Public involvement is an evolving concept in an emerging field. Related terminology with similar connotations in this area includes public engagement, collaborative governance, civic renewal, participatory democracy, and citizen-centered change. These terms have shades of difference in meaning, based on the degree of action implied for citizens. Public involvement is the broadest category of activities in this domain. We define public involvement as inviting, encouraging, and using contributions from citizens about important issues that affect them, in ways that lead to better decisions and improved democratic outcomes.

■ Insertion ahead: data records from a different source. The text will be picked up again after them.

==> config.mk <==
export PLATFORM = sky130hd
export DESIGN_NAME = vga_timing_gen
export DESIGN_NICKNAME = d
export VERILOG_FILES = /design/src/rtl/vga_timing_gen.sv
export SDC_FILE = /design/constraint.sdc
export NUM_CORES = 1
export LEC_CHECK = 0
export BUFFER_PORTS_ARGS = -buffer_cell sky130_fd_sc_hd__buf_4
export CAP_MARGIN = 0
export CORE_ASPECT_RATIO = 0.9
export CORE_MARGIN = 2
export CORE_UTILIZATION = 40
export CTS_CLUSTER_SIZE = 30
export DETAILED_ROUTE_END_ITERATION = 6
export PLACE_DENSITY = 0.67
export SLEW_MARGIN = 10
export SYNTH_ARGS = -nofsm -noshare
export SYNTH_HDL_FRONTEND = slang
export SYNTH_SLANG_ARGS = --single-unit
export TNS_END_PERCENT = 5
==> constraint.sdc <==
create_clock -name clk -period 3 [get_ports clk]
set_input_delay 0.15 -clock clk [delete_from_list [all_inputs] [get_ports clk]]
set_output_delay 0.15 -clock clk [all_outputs]
set_load 0.02 [all_outputs]
==> src/rtl/vga_timing_gen.sv <==
// vga_timing_gen: raster timing generator owning the column/row counters,
// sync/enable decode, start-of-frame and line-match pulses and a frame counter.
// All outputs are registered and decoded from next-state counter values, so
// syncs and enables always describe the (column,row) presented in that cycle.
module vga_timing_gen #(
    parameter int unsigned H_ACTIVE  = 640,
    parameter int unsigned H_FP      = 16,
    parameter int unsigned H_SYNC    = 96,
    parameter int unsigned H_BP      = 48,
    parameter int unsigned V_ACTIVE  = 480,
    parameter int unsigned V_FP      = 10,
    parameter int unsigned V_SYNC    = 2,
    parameter int unsigned V_BP      = 33,
    parameter bit          HSYNC_POL = 1'b0,
    parameter bit          VSYNC_POL = 1'b0,
    parameter int unsigned CNT_W     = 11,
    parameter int unsigned FRAME_W   = 8
) (
    input  logic               clk,
    input  logic               rst,
    input  logic               pix_en,
    input  logic [CNT_W-1:0]   match_row,
    output logic [CNT_W-1:0]   column,
    output logic [CNT_W-1:0]   row,
    output logic               hsync,
    output logic               vsync,
    output logic               rgb_en,
    output logic               sof,
    output logic               line_match,
    output logic [FRAME_W-1:0] frame_cnt
);

    localparam int unsigned H_TOTAL  = H_ACTIVE + H_FP + H_SYNC + H_BP;
    localparam int unsigned V_TOTAL  = V_ACTIVE + V_FP + V_SYNC + V_BP;
    localparam int unsigned HS_START = H_ACTIVE + H_FP;
    localparam int unsigned HS_END   = HS_START + H_SYNC;
    localparam int unsigned VS_START = V_ACTIVE + V_FP;
    localparam int unsigned VS_END   = VS_START + V_SYNC;

    logic [CNT_W-1:0]   column_q, column_d;
    logic [CNT_W-1:0]   row_q, row_d;
    logic [FRAME_W-1:0] frame_q, frame_d;
    logic               hsync_q, hsync_d;
    logic               vsync_q, vsync_d;
    logic               rgb_en_q, rgb_en_d;
    logic               sof_q, sof_d;
    logic               line_match_q, line_match_d;

    // Next-state counters and decode of outputs from the next (column,row)
    always_comb begin
        column_d     = column_q;
        row_d        = row_q;
        frame_d      = frame_q;
        hsync_d      = hsync_q;
        vsync_d      = vsync_q;
        rgb_en_d     = rgb_en_q;
        sof_d        = 1'b0;
        line_match_d = 1'b0;
        if (pix_en) begin
            if (column_q == CNT_W'(H_TOTAL - 1)) begin
                column_d = '0;
                if (row_q == CNT_W'(V_TOTAL - 1)) begin
                    row_d   = '0;
                    frame_d = frame_q + FRAME_W'(1);
                    sof_d   = 1'b1;
                end else begin
                    row_d = row_q + CNT_W'(1);
                end
                line_match_d = (row_d == match_row);
            end else begin
                column_d = column_q + CNT_W'(1);
            end
            hsync_d  = ((column_d >= CNT_W'(HS_START)) && (column_d < CNT_W'(HS_END)))
                       ? HSYNC_POL : ~HSYNC_POL;
            vsync_d  = ((row_d >= CNT_W'(VS_START)) && (row_d < CNT_W'(VS_END)))
                       ? VSYNC_POL : ~VSYNC_POL;
            rgb_en_d = (column_d < CNT_W'(H_ACTIVE)) && (row_d < CNT_W'(V_ACTIVE));
        end
    end

    // State registers; reset lands on (0,0) without raising sof
    always_ff @(posedge clk) begin
        if (rst) begin
            column_q     <= '0;
            row_q        <= '0;
            frame_q      <= '0;
            hsync_q      <= ~HSYNC_POL;
            vsync_q      <= ~VSYNC_POL;
            rgb_en_q     <= 1'b1;
            sof_q        <= 1'b0;
            line_match_q <= 1'b0;
        end else begin
            column_q     <= column_d;
            row_q        <= row_d;
            frame_q      <= frame_d;
            hsync_q      <= hsync_d;
            vsync_q      <= vsync_d;
            rgb_en_q     <= rgb_en_d;
            sof_q        <= sof_d;
            line_match_q <= line_match_d;
        end
    end

    assign column     = column_q;
    assign row        = row_q;
    assign frame_cnt  = frame_q;
    assign hsync      = hsync_q;
    assign vsync      = vsync_q;
    assign rgb_en     = rgb_en_q;
    assign sof        = sof_q;
    assign line_match = line_match_q;

endmodule
==> metrics.md, run 1 <==
| Metric | Value |
|---|---|
| Pleak | approximately 0.001 uW |
| Pwr dens | 326.2 nW/um^2 |
| Depth of the CTS H-tree | 2 |
| Max_slew headroom | 0.6281 |
| Core ar. | 5595 sq um |
| Most used DFF post-synth | dfxtp_1 |
| Seq/Total Area, Yosys | 0.3085 |
| Post-CTS sizing | 0 |
| Total grt overflow | 0 |
| Synth area leaders | dfxtp_1 (31%), xor2_1 (6.2%), xnor2_1 (5.8%) |
| Grt met2 use | 0.2742 |
| Fin nets | 339 |
| IO Count | slightly below 50 |
| Final WL | between 5000 and 6000 microns |
| Mux contribution to synthesized area | 0.01377 |
| Design area | between 2000 and 3000 sq um |
| Clock Tree Root | clkbuf_8 |
| Initial cell density of the core | 0.4059 |
| Routed Antenna Nets | 0 |
| Setup TNS | 0 ns |
| Register bit count reported by yosys | 35 |
| Post-Route Utilization | 0.4745 |
| Placed Area | roughly 2600 sq um |
| Post-synthesis xor/xnor area fraction | 0.1196 |
| # rows | 26 |
| RSZ-0062 raised after global routing | no |
| Die Wd | about 83 microns |
| Fmax | about 0.4 GHz |
| Port Buf Inserts | 48 |
| Share of layout cells above drive strength 1 | 0.2050 |
| Netlist cell types | 57 |
| Vias in the first global route | between 1500 and 2000 |
| First-pass GRT wire length | about 9000 microns |
| Post-DP HPWL | between 3000 and 4000 microns |
| Clk slew on worst S/H paths | ~0.070 ns |
| Number of flops mapped to enable cells by yosys | 0 |
| RePlAce Congestion | 0.8096 |
| Minimum clock period | 2.442 ns |
| Final Skew | 0.005766 ns |
| # hold bufs at CTS | 0 |
| Count of warnings emitted by yosys | 0 |
| CP max FO | 9 |
| Met3 Track Usage GR | 0.03250 |
| # DRC | 0 |
| CTS buffer count | 5 |
| Setup crit end kind | flop |
| Syn Inst Count | a little under 300 |
| Syn_nets | 307 |
| Number of max-cap violations | 0 |
| Initial drt markers | between 100 and 150 |
| Pin count of the biggest net entering global routing | 37 |
| Status | completed |
| Detailed-route via count | roughly 2100 |
| Worst Path Arrival | approximately 2.6 ns |
| Share of the synthesized area in the top cell type | 0.3085 |
| Pins Over Slew Limit | 0 |
| CP required | 3.15 ns |
| Syn Area/Cell | about 7.9 sq um |
| CTS tree | built |
| Synth area leader | dfxtp_1 |
| CTS max path bufs | 2 |
| Worst-Margin Slew | 0.5538 ns |
| Main combinational cell family by area after synthesis | simple AND/OR/NAND/NOR gates |
| First-pass DRT Iterations | 4 |
| Min Hold Slack | roughly 0.19 ns |
| Period utilization | 0.8140 |
| Busiest grt layer | met2 |
| Peak VDD IR | approximately 170 uV |
| Die Height | between 70 and 80 microns |
| Mapped cell area | ~2300 sq um |
| Layout overhead on the synthesized area | 16.91% |
| Compound-gate portion of the synthesized area | 0.1399 |
| CTS Sinks | 35 |
| Synth cell count leaders | dfxtp_1 (35), nor2_1 (32), nand2_1 (29), a21oi_1 (20), nand3_1 (19) |
| Grt met1 use | 0.2541 |
| HP Class | input port to flop |
| Setup CP Type | flop to flop |
| Initial antenna violation count | 0 |
| GRT Util Overall | 0.1772 |
| Die area | roughly 6300 sq um |
| Adder-cell share of the synthesized area | 0.02204 |
| Top-count cell post-synth | dfxtp_1 |
| Startpoint types | flop |
| Final hold vios | 0 |
| Wire per inst | about 14 microns |
| Antenna cells | 0 |
| # setup viols final | 0 |
| Postcts setup bufs | 0 |
| Simple-gate portion of the synthesized area | 0.3223 |
| Post-synth ARST share | 0 |
| Vias per std cell | ~5.4 |
| Clock Latency Late Sink | approximately 0.29 ns |
sequential cells by signal, summed over array words and instances, names as in the netlist:
register / flops
column: 11
row: 11
sof: 1
line_match: 1
hsync: 1
rgb_en: 1
frame_cnt: 8
vsync: 1
cell usage in the layout (no fill, tap or decap), types with 6 or more instances in the layout:
cell type and instances:
dfxtp_1 35, buf_4 48, xor2_1 16, o21ai_0 11, nand2_1 29, nand4_1 6, nor3_1 10, and3_1 6
nor2_1 32, nand3_1 19, xnor2_1 15, a21oi_1 20
critical path, cell delays in order (launching register included):
cell	delay (ns)
dfxtp_1	0.40
or4_4	0.58
nor4_4	0.43
a21oi_2	0.12
or4_1	0.49
o311ai_1	0.12
a41oi_1	0.17
through the flow:
stage,cells,setup slack [ns],power [uW]
after detailed placement,384,0.5777,545.4
after global routing,392,0.3520,905.3
after CTS,392,0.5503,875.6
after global placement,384,0.6372,545.2
after floorplan,289,0.6415,521.0
final,392,0.5580,866.0
kinds of logic (layout without fill, tap and decap cells):
family          count (synthesis)  count (layout)
mux                             3               3
xor+xnor                       31              31
fa+ha+maj                       4               4
simple gates                  135             135
compound gates                 52              52
buf+inv                        29              62
flops                          35              35
cell type report:
cell class / count / area, sq um
Sequential cell: 35 / 700.7
Fill cell: 570 / 2940
Clock inverter: 1 / 5.005
Clock buffer: 7 / 76.32
Timing Repair Buffer: 48 / 360.3
Multi-Input combinational cell: 225 / 1403
Inverter: 6 / 22.52
Tap cell: 70 / 87.58
path summary, 6_finish.rpt:
| path | start | to | slack (ns) | depth (start not counted) |
|---|---|---|---|---|
| setup reg to reg | row[4]$_SDFFE_PP0P_ | vsync$_SDFFE_PP1P_ | 0.56 | 6 |
| hold / removal | match_row[9] | line_match$_SDFF_PP0_ | 0.19 | 3 |
| setup / recovery | row[4]$_SDFFE_PP0P_ | vsync$_SDFFE_PP1P_ | 0.56 | 6 |
| hold reg to reg | frame_cnt[7]$_SDFFE_PP0P_ | frame_cnt[7]$_SDFFE_PP0P_ | 0.52 | 2 |
report_power, final:
group / leakage [uW] / internal, uW / switching, uW
Combinational: 0.000648 / 28.2 / 33.0
Clock: 0.0000422 / 163 / 169
Sequential: 0.000283 / 468 / 5.15
layer usage:
layer	share of wire	vias to the layer above	wire, microns
met1	0.51	963	2786
met4	0.0084	0	46
met3	0.051	5	275
met2	0.43	61	2336
li1	-	1088	-
met5	0	-	0
No activity file was read; power rests on OpenSTA's default activity.
==> inputs of run 2 (changes only) <==
==> constraint.sdc (replaced) <==
create_clock -name clk -period 2.5 [get_ports clk]
set_input_delay 0.125 -clock clk [delete_from_list [all_inputs] [get_ports clk]]
set_output_delay 0.125 -clock clk [all_outputs]
set_load 0.02 [all_outputs]
==> run 2 against run 1 <==
Compared with the run above: die area is the same; flip-flop and latch count is the same; worst hold slack lost 0.022 ns; clock power grew 61%; register-to-register slack lost 0.25 ns; first-iteration DRC count grew 20%; wire length grew 6.7%; critical path depth grew 2; total power grew 36%; final cell count grew 4.1%; largest power group unchanged; highest routed layer unchanged.
==> metrics.md, run 2 (synthesis gave the netlist of run 1 again) <==
| Metric | Value |
|---|---|
| Worst Min Path Start | pix_en |
| Critical Path Source | row[1]$_SDFFE_PP0P_ |
| Routed Antenna Nets | 0 |
| RSZ-0062 raised after global routing | no |
| Final Non-Filler Cells | 408 |
| CTS Sinks | 35 |
| Clock Latency Late Sink | between 0.2 and 0.3 ns |
| Core ar. | roughly 5600 sq um |
| # rows | 26 |
| Depth of the CTS H-tree | 2 |
| Post-CTS sizing | 0 |
| IO Count | slightly below 50 |
| Final Skew | roughly 0.0057 ns |
| Setup CP Type | flop to flop |
| # setup viols final | 0 |
| CP endpoint | frame_cnt[7]$_SDFFE_PP0P_ |
| CTS buffer count | 5 |
| Commonest non-fill, non-tap cell in the layout | buf_4 |
| Layout overhead on the synthesized area | 23.80% |
| Worst-Margin Slew | 0.4893 ns |
| Vias per std cell | 5.478 |
| Number of max-cap violations | 0 |
| RePlAce Congestion | about 0.85 |
| Fmax | ~0.46 GHz |
| Status | completed |
| Reg2Reg Depth | 8 |
| # placed instances | 400 |
| CP max FO | 9 |
| Setup TNS | 0 ns |
| Clk slew on worst S/H paths | about 0.070 ns |
| Flop2flop setup slack | between 0.3 and 0.4 ns |
| CTS max path bufs | 2 |
| First-pass DRT Iterations | 4 |
| HP Class | input port to flop |
| Period utilization | 0.8774 |
| Final WL | approximately 5800 microns |
| RR Startpoint | row[1]$_SDFFE_PP0P_ |
| Detailed-route via count | 2235 |
| Pins Over Slew Limit | 0 |
| Die Height | around 75 microns |
| Post-DP HPWL | around 4400 microns |
| Final hold vios | 0 |
| Initial antenna violation count | 0 |
| Postcts setup bufs | 0 |
| Reg2reg end | frame_cnt[7]$_SDFFE_PP0P_ |
| Max_slew headroom | 0.6726 |
| CP max-delay cell | or4_4 |
| CP required | about 2.7 ns |
| Filler cell count | roughly 570 |
| Port Buf Inserts | between 40 and 50 |
| CP most frequent cell | nand4_1 |
| First-pass GRT wire length | approximately 9500 microns |
| Die Wd | 83.43 microns |
| Worst Path Arrival | 2.37 ns |
| Min Hold Slack | approximately 0.17 ns |
| Peak VDD IR | slightly below 300 uV |
| Minimum clock period | 2.194 ns |
| Most frequent cells in the layout | buf_4 (64), dfxtp_1 (35), nor2_1 (32) |
| Initial cell density of the core | 0.4059 |
| Startpoint types | flop |
| Pwr dens | about 420 nW/um^2 |
| Pin count of the biggest net entering global routing | 37 |
| Share of layout cells above drive strength 1 | 0.2485 |
| Vias in the first global route | a little under 2000 |
| Pleak | 0.001077 uW |
| CTS tree | built |
| # DRC | 0 |
| GRT Util Overall | 0.1881 |
| Antenna cells | 0 |
| Fin nets | roughly 360 |
| Wire per inst | 14.24 microns |
| Total grt overflow | 0 |
| # hold bufs at CTS | 0 |
| Setup crit end kind | flop |
| Delay of the slowest cell on the worst path | between 0.5 and 0.6 ns |
| Critical-path cell list | inv_1, ha_1, nand4_1, or4_4, nor4_4, nand4_1, xor2_1, nor2_1 |
| Die area | roughly 6300 sq um |
| Clock Tree Root | clkbuf_8 |
| Initial drt markers | 153 |
run 2: changes by cell type in the layout (fill, tap and decap cells not counted):
| cell | previous run | this run |
|---|---|---|
| buf_4 | 48 | 64 |
| bufinv_16 | 0 | 1 |
| clkbuf_1 | 2 | 0 |
| clkbuf_8 | 5 | 6 |
run 2: how the worst min path moves through the flow:
stage,endpoint,slack [ns],cells past startpoint
after floorplan,line_match$_SDFF_PP0_,0.32,3
after CTS,line_match$_SDFF_PP0_,0.17,4
after global placement,column[8]$_SDFFE_PP0P_,0.48,2
after global routing,column[8]$_SDFFE_PP0P_,0.18,2
final,column[8]$_SDFFE_PP0P_,0.17,2
after detailed placement,column[8]$_SDFFE_PP0P_,0.48,2
run 2: layout make-up:
cell class | instances | area, sq um | share of cell area
Clock buffer | 6 | 82.58 | 0.02937
Clock inverter | 2 | 35.03 | 0.01246
Inverter | 6 | 22.52 | 0.008011
Multi-Input combinational cell | 225 | 1403 | 0.4989
Sequential cell | 35 | 700.7 | 0.2492
Tap cell | 70 | 87.58 | 0.03115
Timing Repair Buffer | 64 | 480.5 | 0.1709
run 2: critical path: cells and delay by family, from the launching register on:
kind / cells / cell delay (ns)
buf+inv: 1 / 0.10
fa+ha+maj: 1 / 0.14
xor+xnor: 1 / 0.15
flops: 1 / 0.38
simple gates: 5 / 1.29
run 2: layer usage:
layer	wire (microns)	track usage	up-vias	part of all wire
li1	-	-	1112	-
met5	0	0	-	0
met1	2835	0.2609	1035	0.49
met3	366	0.04225	14	0.063
met4	116	0.06631	0	0.020
met2	2493	0.2930	74	0.43
run 2: metrics by stage:
stage                     utilization  total power [uW]  instance area [sq um]  setup slack (ns)
after floorplan                     -             625.2                   2271            0.1415
after global placement         0.4814             656.2                   2694            0.3701
after detailed placement       0.4814             657.0                   2694            0.3110
after CTS                      0.5025              1189                   2811            0.3053
after global routing           0.5025              1220                   2811            0.1277
final                          0.5025              1180                   2811            0.3064
run 2: power breakdown:
| part | switching [uW] | internal (uW) | leakage (uW) |
|---|---|---|---|
| Combinational | 41.0 | 35.1 | 0.000733 |
| Clock | 214 | 323 | 0.0000612 |
| Sequential | 6.38 | 562 | 0.000283 |
==> inputs of run 3 (changes only) <==
--- a/config.mk
+++ b/config.mk
@@ -12,7 +12,6 @@
 export CORE_UTILIZATION = 40
 export CTS_CLUSTER_SIZE = 30
 export DETAILED_ROUTE_END_ITERATION = 6
-export PLACE_DENSITY = 0.67
 export SLEW_MARGIN = 10
 export SYNTH_ARGS = -nofsm -noshare
 export SYNTH_HDL_FRONTEND = slang
==> run 3 against run 2 <==
Compared with the run above: wire length up 3.9%; clock skew up 0.0017 ns; sequential share of layout area down 0.24 points; clock power down 16%; cell area up 0.98%; flip-flop and latch count unchanged; die area unchanged.
==> metrics.md, run 3 (synthesis gave the netlist of run 1 again) <==
| Metric | Value |
|---|---|
| Worst Path Arrival | 2.35 ns |
| Minimum clock period | approximately 2.2 ns |
| Port Buf Inserts | between 40 and 50 |
| Final WL | 6037 microns |
| Pins Over Slew Limit | 0 |
| CP most frequent cell | nor4_1 |
| Vias in the first global route | between 2000 and 2500 |
| Core ar. | roughly 5600 sq um |
| Setup TNS | 0 ns |
| First-pass DRT Iterations | 4 |
| # DRC | 0 |
| Delay of the slowest cell on the worst path | ~0.40 ns |
| Clk network pwr share | 0.410 |
| CTS tree | built |
| Period utilization | 0.8680 |
| Postcts setup bufs | 0 |
| Commonest non-fill, non-tap cell in the layout | buf_4 |
| CTS buffer count | 5 |
| Initial antenna violation count | 0 |
| Reg power frac | 0.518 |
| Area occupied by registers | approximately 700 sq um |
| CP max FO | 6 |
| Post-DP HPWL | 4534 microns |
| RePlAce Congestion | between 0.8 and 0.9 |
| # setup viols final | 0 |
| # hold bufs at CTS | 0 |
| HP Class | input port to flop |
| Setup CP Type | flop to flop |
| Max_slew headroom | 0.7312 |
| Sw frac | 0.2226 |
| Final Skew | between 0.007 and 0.008 ns |
| Fin nets | 361 |
| Clk slew on worst S/H paths | 0.07 ns |
| Filler cell count | 590 |
| GRT Util Overall | 0.1974 |
| Area of the multi-input gates | approximately 1400 sq um |
| Delay-heaviest family, CP | simple AND/OR/NAND/NOR gates |
| Clock Latency Late Sink | 0.28 ns |
| Depth of the CTS H-tree | 2 |
| RSZ-0062 raised after global routing | no |
| Die Height | about 75 microns |
| Initial cell density of the core | 0.4059 |
| Pin count of the biggest net entering global routing | 37 |
| Most frequent cells in the layout | buf_4 (70), dfxtp_1 (35), nor2_1 (32) |
| CTS Sinks | 35 |
| Status | completed |
| Share of layout cells above drive strength 1 | 0.2587 |
| Initial drt markers | between 100 and 150 |
| Detailed-route via count | roughly 2200 |
| Wire per inst | 14.58 microns |
| First-pass GRT wire length | 9915 microns |
| Post-Route Utilization | 0.5074 |
| Critical-path cell list | ha_1, and4_2, nand4_1, nor4_1, nand3_1, nor4_1 |
| CP required | around 2.7 ns |
| Final hold vios | 0 |
| CP max-delay cell | dfxtp_1 |
| Pwr dens | between 300 and 400 nW/um^2 |
| Startpoint types | flop |
| Pleak | 0.001100 uW |
| Worst-Margin Slew | just over 0.4 ns |
| Cell Int Power | roughly 850 uW |
| Power share of the combinational group | 0.072 |
| Fmax | approximately 0.46 GHz |
| Die area | between 6000 and 7000 sq um |
| Post-CTS sizing | 0 |
| Total grt overflow | 0 |
| Antenna cells | 0 |
| WP buf/inv | 0 |
| CTS max path bufs | 2 |
| Number of max-cap violations | 0 |
| Placed Area | ~2700 sq um |
| Die Wd | around 83 microns |
| Net Sw Power | around 240 uW |
| # rows | 26 |
| Routed Antenna Nets | 0 |
| Peak VDD IR | 203.7 uV |
| Clock Tree Root | clkbuf_8 |
| Design area | roughly 2800 sq um |
| Setup crit end kind | flop |
| Vias per std cell | around 5.4 |
| Overall Power | between 1000 and 1500 uW |
| IO Count | 49 |
| Layout overhead on the synthesized area | 25.01% |
==> run 3: cell types whose count changed in the layout (fill, tap and decap cells not counted) <==
cell | before | now
bufinv_16 | 1 | 0
clkinv_2 | 1 | 0
clkbuf_8 | 6 | 7
clkbuf_1 | 0 | 1
buf_4 | 64 | 70
==> run 3: through the flow <==
stage          hold WS [ns]  std cells  setup slack [ns]
2_1_floorplan        0.3236        289            0.1415
3_5_place_dp         0.4554        406            0.3500
3_3_place_gp         0.4465        406            0.3655
5_1_grt              0.1751        414            0.1545
6_report             0.1509        414            0.3301
4_1_cts              0.1459        414            0.3278
==> run 3: power groups by stage <==
stage	Sequential, uW	Clock (uW)	Combinational [uW]
finish	566	448	78.9
floorplan	583	0	41.8
CTS	566	466	79.0
detailed placement	579	0	78.7
global placement	578	0	78.6
global route	566	493	86.9
==> run 3: final cells by class <==
cell class,count,share of cell area
tap,70,0.03085
inverter,6,0.007933
timing repair buffer,70,0.1851
multi-input combinational,225,0.4941
clock buffer,8,0.03526
sequential,35,0.2468
==> run 3: path summary, 6_finish.rpt <==
kind	start	endpoint	slack [ns]	cells past startpoint
max	column[0]$_SDFFE_PP0P_	line_match$_SDFF_PP0_	0.33	6
min	match_row[9]	line_match$_SDFF_PP0_	0.15	3
max reg2reg	column[0]$_SDFFE_PP0P_	line_match$_SDFF_PP0_	0.33	6
min reg2reg	frame_cnt[7]$_SDFFE_PP0P_	frame_cnt[7]$_SDFFE_PP0P_	0.52	2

Cities are increasingly carrying out public involvement, particularly in North and South America and Europe, facilitated by new technology. But despite the best of intentions, it has proved difficult for cities to do public involvement. Several factors in the current environment relevant to successful rollout of public involvement are the following:
To involve citizens in decision-making meaningfully, cities require a healthy, vibrant culture, along with widely supported political and social practices. Cities in North America are facing rapidly shifting demographics and complex problems, including infrastructure development, that require thoughtful, informed responses by citizens.
Online public involvement has not yielded the positive results for which its promoters had hoped. Online participants can suffer from groupthink or seek influence out of proportion to their numbers. Methods of combining online information and interaction with face-to-face processes are necessary.
Public involvement is an antecedent of civic renewal, but it is not a substitute for concrete change. Citizens and their governments must be prepared to follow up meaningful public-involvement processes with an action agenda.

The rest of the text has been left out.